▶ _Task prompt_
Below are records. Find each line in them that holds the word "gates" and copy it.

▶ _Data extracts_

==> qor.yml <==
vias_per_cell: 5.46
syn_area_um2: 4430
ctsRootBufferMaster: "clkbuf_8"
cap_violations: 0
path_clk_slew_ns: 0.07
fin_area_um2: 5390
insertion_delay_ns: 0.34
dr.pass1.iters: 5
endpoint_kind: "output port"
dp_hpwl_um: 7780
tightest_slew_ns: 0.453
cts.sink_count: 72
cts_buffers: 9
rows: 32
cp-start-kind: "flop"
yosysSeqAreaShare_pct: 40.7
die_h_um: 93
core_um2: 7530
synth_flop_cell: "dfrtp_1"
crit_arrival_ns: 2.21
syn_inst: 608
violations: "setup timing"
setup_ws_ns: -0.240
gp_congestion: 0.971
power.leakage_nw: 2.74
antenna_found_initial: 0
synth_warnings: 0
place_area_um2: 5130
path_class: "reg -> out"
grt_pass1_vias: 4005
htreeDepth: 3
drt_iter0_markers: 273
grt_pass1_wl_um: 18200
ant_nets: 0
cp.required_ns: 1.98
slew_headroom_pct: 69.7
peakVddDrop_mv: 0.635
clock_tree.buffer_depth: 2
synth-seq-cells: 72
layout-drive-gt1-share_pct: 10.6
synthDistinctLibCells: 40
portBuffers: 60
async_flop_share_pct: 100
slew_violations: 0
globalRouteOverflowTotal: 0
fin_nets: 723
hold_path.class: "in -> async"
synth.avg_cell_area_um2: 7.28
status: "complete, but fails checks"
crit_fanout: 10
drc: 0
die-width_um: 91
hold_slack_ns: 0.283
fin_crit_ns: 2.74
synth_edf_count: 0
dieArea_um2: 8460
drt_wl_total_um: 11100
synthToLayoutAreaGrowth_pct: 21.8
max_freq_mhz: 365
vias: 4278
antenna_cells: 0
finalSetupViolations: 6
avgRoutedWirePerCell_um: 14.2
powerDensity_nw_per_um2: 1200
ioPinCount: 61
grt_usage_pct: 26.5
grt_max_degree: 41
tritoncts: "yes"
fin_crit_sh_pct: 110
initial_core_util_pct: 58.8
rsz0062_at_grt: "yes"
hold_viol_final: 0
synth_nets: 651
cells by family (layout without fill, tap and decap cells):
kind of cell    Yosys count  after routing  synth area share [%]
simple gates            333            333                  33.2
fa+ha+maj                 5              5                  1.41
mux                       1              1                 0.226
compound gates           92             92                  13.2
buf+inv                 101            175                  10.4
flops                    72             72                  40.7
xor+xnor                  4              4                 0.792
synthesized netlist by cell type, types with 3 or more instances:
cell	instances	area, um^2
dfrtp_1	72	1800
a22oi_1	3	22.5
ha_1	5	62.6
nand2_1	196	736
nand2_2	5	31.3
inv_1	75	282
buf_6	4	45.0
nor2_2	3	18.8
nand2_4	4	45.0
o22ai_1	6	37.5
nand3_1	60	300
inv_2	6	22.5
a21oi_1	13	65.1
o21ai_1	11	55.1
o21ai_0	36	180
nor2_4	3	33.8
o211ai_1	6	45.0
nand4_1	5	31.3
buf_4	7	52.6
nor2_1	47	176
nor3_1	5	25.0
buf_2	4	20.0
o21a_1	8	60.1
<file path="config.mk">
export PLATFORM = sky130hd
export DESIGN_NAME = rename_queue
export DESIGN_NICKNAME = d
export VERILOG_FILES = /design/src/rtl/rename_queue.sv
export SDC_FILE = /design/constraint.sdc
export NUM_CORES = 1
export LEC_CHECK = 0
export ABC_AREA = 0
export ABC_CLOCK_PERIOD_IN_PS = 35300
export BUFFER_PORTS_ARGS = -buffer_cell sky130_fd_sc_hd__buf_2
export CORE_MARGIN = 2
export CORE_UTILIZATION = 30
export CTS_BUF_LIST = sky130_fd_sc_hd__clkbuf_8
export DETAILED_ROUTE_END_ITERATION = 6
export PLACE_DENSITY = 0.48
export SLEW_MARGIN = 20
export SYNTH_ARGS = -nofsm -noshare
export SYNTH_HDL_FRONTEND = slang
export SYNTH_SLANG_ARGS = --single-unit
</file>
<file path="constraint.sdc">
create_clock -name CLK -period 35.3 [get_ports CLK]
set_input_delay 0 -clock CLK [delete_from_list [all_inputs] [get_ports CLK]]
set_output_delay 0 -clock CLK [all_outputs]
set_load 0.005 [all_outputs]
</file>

▶ _Answer to this exercise_
simple gates            333            333                  33.2
compound gates           92             92                  13.2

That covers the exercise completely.